** Task goal **
Exactly as they appear below, repeat the lines from the one with "198.9 | 0.02144 |" through the one with "run 2: critical", and no others.

[Stored data entries]
- - - - - - -
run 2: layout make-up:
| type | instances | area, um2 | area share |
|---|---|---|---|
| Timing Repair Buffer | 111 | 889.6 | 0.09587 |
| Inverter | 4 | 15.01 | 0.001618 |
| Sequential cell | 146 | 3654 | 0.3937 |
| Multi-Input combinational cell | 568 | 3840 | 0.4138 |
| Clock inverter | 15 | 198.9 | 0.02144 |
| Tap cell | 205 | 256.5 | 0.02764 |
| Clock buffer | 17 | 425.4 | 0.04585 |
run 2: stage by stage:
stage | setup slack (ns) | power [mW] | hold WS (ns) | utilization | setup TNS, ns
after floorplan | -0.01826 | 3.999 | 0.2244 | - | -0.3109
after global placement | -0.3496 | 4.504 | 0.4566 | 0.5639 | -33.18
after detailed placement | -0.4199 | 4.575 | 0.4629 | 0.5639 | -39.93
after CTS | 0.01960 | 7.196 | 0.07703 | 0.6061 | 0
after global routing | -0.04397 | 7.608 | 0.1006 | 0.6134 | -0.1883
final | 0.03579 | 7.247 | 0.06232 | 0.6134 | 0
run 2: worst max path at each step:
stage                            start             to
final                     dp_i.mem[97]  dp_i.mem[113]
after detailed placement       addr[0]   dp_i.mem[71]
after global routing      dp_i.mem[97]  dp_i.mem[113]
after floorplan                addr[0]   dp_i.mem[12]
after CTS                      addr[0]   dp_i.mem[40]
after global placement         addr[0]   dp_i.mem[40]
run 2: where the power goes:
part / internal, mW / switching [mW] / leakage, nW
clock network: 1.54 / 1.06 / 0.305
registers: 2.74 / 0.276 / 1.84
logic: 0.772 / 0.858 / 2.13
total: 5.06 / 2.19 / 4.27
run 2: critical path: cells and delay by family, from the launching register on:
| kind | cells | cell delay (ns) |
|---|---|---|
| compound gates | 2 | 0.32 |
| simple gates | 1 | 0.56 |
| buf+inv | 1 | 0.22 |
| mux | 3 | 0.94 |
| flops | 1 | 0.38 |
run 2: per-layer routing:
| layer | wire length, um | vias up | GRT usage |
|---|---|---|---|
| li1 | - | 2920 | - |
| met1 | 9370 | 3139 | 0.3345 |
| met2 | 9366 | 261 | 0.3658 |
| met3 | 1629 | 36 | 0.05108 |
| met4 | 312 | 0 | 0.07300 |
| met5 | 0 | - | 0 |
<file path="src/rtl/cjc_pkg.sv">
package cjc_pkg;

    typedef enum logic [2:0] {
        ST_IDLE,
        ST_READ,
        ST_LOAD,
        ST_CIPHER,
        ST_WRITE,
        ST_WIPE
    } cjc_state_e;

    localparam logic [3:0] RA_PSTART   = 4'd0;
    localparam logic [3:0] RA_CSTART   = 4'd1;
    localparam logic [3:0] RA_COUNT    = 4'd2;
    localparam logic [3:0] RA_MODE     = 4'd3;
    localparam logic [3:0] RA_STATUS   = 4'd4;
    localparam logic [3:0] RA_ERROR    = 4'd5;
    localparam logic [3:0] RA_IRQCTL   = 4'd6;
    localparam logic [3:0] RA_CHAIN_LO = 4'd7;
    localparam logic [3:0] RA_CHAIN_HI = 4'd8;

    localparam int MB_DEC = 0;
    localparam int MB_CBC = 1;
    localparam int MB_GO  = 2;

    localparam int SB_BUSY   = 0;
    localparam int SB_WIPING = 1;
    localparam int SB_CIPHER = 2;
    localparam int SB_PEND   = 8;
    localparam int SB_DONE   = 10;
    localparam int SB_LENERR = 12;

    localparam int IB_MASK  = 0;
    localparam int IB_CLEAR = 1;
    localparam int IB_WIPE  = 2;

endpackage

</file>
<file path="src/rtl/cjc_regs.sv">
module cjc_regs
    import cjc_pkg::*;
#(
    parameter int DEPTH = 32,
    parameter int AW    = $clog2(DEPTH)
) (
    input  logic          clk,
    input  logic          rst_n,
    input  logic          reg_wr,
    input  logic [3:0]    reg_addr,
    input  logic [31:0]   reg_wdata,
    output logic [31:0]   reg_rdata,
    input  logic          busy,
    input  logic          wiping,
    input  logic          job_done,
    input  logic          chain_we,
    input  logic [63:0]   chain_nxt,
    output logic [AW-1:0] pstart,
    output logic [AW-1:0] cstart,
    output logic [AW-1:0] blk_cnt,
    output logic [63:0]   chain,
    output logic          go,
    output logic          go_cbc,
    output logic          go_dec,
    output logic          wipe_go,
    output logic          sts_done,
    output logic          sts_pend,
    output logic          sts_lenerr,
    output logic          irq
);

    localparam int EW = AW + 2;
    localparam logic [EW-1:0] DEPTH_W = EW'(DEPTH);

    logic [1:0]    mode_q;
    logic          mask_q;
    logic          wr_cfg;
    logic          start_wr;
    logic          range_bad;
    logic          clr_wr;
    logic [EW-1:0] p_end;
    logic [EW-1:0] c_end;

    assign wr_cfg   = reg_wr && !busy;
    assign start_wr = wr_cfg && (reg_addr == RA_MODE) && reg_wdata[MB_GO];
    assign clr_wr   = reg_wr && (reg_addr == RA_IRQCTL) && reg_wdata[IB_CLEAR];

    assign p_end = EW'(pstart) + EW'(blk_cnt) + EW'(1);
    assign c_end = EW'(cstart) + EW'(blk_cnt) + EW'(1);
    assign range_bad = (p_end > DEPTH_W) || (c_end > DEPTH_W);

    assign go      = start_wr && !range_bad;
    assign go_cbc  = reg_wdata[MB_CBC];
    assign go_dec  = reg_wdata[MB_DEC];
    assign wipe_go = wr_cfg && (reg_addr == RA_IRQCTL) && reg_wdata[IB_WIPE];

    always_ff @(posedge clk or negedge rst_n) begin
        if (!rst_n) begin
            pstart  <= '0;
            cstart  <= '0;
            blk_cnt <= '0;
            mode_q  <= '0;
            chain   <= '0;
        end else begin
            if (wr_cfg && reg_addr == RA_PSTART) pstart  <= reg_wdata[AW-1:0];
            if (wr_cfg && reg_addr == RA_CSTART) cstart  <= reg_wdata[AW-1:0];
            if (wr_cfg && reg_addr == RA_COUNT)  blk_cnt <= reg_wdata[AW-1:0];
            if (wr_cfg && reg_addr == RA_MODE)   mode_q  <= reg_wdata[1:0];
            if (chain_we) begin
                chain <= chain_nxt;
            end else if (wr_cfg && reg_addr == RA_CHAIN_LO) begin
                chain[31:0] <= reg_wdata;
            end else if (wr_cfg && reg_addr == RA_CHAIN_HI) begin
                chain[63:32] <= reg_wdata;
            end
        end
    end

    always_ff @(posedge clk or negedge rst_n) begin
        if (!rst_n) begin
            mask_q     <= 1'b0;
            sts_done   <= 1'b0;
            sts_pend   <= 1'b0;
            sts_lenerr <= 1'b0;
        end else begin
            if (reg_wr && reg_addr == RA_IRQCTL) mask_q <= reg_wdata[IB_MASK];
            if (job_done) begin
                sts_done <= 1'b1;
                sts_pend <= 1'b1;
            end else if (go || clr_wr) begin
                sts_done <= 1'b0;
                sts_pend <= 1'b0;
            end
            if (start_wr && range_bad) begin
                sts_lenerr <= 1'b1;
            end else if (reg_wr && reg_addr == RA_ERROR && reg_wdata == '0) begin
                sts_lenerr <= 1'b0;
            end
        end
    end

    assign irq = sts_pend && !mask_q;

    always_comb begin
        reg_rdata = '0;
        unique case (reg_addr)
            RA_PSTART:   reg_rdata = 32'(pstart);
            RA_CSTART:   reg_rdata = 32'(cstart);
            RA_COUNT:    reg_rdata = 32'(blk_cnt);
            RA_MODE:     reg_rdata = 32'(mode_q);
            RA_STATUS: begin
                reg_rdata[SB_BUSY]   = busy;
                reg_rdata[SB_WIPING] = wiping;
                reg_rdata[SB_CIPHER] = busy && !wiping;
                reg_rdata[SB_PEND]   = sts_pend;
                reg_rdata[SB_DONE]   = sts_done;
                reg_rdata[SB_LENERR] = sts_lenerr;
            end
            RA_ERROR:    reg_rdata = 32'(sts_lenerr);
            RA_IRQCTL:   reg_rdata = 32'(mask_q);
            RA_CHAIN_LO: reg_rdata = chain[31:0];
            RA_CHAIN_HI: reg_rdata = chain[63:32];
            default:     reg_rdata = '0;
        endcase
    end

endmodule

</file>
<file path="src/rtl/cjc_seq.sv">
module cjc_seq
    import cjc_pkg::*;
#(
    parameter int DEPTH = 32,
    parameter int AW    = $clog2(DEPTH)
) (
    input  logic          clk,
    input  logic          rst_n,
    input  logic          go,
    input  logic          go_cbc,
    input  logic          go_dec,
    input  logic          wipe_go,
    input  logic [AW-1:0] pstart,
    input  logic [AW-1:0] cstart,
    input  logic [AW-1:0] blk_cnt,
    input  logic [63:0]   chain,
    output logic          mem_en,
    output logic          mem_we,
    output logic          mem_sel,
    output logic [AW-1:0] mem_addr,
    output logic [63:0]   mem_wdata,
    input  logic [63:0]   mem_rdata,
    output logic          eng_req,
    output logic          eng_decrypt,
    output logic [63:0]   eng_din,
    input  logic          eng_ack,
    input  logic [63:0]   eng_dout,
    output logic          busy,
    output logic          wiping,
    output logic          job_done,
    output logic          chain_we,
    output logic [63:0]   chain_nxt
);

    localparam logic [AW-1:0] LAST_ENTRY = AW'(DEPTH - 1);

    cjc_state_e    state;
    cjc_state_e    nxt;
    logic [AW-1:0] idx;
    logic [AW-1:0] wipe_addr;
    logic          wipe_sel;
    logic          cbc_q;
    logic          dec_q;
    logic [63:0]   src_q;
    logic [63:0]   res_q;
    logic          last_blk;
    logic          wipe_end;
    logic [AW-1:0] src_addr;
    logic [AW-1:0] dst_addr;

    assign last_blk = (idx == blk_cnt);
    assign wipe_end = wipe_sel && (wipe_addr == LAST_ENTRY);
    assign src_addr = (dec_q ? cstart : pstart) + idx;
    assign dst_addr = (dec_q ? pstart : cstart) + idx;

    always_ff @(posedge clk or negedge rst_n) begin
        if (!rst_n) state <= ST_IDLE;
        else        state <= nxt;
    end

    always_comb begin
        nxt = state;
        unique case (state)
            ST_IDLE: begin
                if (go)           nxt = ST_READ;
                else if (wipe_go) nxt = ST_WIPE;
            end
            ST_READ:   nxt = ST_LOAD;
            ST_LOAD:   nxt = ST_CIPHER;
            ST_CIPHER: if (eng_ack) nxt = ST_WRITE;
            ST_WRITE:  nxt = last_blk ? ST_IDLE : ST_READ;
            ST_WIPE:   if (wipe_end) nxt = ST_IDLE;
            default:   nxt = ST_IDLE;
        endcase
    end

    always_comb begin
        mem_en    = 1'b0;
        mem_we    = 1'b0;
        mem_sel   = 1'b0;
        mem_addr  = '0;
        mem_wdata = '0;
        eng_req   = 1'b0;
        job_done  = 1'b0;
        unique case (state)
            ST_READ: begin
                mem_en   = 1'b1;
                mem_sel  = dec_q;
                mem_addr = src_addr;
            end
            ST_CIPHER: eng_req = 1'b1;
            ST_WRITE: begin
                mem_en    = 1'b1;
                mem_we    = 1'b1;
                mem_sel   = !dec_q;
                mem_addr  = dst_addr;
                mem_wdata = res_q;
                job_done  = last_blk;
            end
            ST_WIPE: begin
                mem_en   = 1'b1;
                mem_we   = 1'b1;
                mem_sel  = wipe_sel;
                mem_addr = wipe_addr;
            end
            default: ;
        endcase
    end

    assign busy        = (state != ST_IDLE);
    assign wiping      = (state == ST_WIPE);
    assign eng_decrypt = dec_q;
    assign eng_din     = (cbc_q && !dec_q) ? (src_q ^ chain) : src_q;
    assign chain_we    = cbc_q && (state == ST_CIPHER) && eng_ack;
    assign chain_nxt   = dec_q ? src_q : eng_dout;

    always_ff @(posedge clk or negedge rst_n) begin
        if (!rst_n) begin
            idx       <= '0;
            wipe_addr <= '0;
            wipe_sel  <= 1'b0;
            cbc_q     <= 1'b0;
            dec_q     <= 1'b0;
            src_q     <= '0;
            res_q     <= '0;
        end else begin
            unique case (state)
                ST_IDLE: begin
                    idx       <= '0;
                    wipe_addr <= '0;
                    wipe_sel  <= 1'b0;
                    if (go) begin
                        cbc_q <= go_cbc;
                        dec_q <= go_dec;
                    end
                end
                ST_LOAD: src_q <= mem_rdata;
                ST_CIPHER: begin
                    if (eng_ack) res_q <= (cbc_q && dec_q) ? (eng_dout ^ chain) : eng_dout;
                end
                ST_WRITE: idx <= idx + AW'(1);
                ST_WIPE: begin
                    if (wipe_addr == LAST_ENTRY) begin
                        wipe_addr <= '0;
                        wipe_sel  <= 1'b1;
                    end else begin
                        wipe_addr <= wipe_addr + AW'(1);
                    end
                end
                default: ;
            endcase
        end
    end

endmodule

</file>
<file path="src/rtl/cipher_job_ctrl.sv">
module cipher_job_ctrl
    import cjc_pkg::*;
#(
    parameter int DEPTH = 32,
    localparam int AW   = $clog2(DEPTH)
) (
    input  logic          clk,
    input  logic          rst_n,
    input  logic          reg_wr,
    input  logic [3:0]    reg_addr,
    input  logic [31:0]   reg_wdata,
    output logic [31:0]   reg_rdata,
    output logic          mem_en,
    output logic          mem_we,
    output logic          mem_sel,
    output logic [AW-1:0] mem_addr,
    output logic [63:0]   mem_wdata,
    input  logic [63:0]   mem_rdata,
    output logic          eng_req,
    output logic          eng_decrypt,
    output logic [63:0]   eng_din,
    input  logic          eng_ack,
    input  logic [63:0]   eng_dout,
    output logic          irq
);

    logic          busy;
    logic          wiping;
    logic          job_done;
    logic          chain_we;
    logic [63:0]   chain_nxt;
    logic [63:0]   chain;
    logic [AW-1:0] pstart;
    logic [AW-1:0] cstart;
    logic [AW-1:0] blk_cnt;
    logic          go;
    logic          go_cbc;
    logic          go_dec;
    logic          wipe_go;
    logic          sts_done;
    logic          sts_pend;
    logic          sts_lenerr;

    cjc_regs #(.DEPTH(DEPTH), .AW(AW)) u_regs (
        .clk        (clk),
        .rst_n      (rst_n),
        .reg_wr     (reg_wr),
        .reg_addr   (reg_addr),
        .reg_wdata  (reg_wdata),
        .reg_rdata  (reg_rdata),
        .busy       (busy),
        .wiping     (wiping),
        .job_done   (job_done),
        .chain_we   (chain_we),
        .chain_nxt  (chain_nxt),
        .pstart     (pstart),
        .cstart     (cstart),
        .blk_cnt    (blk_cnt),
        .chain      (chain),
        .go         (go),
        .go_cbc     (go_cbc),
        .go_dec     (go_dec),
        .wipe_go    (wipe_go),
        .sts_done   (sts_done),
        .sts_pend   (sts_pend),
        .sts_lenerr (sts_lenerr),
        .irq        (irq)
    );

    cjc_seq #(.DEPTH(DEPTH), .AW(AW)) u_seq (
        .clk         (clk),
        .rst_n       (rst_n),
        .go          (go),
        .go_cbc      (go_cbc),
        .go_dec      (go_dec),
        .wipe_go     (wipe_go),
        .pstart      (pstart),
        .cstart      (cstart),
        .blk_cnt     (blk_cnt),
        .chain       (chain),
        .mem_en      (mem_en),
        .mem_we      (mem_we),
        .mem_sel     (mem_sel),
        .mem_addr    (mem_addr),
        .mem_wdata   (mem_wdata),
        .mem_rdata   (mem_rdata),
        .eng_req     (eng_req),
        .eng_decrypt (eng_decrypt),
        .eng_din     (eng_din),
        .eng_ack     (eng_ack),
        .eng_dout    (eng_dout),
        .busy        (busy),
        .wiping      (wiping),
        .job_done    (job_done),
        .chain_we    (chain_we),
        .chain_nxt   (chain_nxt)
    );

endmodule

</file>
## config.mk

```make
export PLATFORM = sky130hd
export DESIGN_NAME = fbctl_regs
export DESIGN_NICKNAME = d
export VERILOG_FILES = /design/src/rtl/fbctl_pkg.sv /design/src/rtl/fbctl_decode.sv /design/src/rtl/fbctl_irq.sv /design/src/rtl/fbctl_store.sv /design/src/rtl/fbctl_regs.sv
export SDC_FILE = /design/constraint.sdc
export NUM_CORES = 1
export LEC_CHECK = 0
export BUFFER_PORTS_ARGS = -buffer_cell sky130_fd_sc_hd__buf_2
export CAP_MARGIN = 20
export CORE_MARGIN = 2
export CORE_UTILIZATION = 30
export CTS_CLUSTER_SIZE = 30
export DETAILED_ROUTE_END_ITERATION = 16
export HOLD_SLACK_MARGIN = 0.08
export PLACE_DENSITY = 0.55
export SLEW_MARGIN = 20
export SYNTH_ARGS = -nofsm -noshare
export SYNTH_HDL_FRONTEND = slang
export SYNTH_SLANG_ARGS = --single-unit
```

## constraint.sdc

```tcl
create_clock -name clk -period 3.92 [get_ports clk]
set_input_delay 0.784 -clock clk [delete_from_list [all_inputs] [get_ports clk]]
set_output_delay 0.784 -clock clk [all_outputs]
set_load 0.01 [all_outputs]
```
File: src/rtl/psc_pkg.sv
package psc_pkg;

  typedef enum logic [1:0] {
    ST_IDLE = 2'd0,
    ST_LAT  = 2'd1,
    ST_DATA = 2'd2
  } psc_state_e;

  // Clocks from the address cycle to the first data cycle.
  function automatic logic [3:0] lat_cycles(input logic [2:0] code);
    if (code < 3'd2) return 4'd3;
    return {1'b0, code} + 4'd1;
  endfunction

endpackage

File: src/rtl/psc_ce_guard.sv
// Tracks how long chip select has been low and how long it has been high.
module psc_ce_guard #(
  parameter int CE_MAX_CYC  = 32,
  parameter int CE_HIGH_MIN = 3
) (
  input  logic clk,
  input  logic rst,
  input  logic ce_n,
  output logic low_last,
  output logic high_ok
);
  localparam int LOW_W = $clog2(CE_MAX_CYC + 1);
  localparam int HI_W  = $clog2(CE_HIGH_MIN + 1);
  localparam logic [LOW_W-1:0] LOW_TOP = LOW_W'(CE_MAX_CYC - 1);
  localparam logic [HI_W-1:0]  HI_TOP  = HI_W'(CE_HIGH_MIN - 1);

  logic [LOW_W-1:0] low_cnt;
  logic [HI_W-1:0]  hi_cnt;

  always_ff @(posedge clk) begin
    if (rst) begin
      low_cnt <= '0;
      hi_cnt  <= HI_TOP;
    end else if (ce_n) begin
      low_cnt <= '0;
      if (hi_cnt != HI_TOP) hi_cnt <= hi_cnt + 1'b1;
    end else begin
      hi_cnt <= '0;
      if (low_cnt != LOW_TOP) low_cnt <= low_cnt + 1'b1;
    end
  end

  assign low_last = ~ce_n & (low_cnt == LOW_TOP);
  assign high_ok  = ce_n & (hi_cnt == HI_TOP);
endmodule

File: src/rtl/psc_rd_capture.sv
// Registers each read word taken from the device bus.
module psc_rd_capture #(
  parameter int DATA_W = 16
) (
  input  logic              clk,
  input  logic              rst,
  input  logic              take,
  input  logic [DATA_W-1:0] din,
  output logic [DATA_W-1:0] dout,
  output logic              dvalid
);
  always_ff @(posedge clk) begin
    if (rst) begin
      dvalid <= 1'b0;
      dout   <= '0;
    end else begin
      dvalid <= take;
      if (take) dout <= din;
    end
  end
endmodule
- - - - - - -
** Exercise answer **
| Clock inverter | 15 | 198.9 | 0.02144 |
| Tap cell | 205 | 256.5 | 0.02764 |
| Clock buffer | 17 | 425.4 | 0.04585 |
run 2: stage by stage:
stage | setup slack (ns) | power [mW] | hold WS (ns) | utilization | setup TNS, ns
after floorplan | -0.01826 | 3.999 | 0.2244 | - | -0.3109
after global placement | -0.3496 | 4.504 | 0.4566 | 0.5639 | -33.18
after detailed placement | -0.4199 | 4.575 | 0.4629 | 0.5639 | -39.93
after CTS | 0.01960 | 7.196 | 0.07703 | 0.6061 | 0
after global routing | -0.04397 | 7.608 | 0.1006 | 0.6134 | -0.1883
final | 0.03579 | 7.247 | 0.06232 | 0.6134 | 0
run 2: worst max path at each step:
stage                            start             to
final                     dp_i.mem[97]  dp_i.mem[113]
after detailed placement       addr[0]   dp_i.mem[71]
after global routing      dp_i.mem[97]  dp_i.mem[113]
after floorplan                addr[0]   dp_i.mem[12]
after CTS                      addr[0]   dp_i.mem[40]
after global placement         addr[0]   dp_i.mem[40]
run 2: where the power goes:
part / internal, mW / switching [mW] / leakage, nW
clock network: 1.54 / 1.06 / 0.305
registers: 2.74 / 0.276 / 1.84
logic: 0.772 / 0.858 / 2.13
total: 5.06 / 2.19 / 4.27
run 2: critical path: cells and delay by family, from the launching register on:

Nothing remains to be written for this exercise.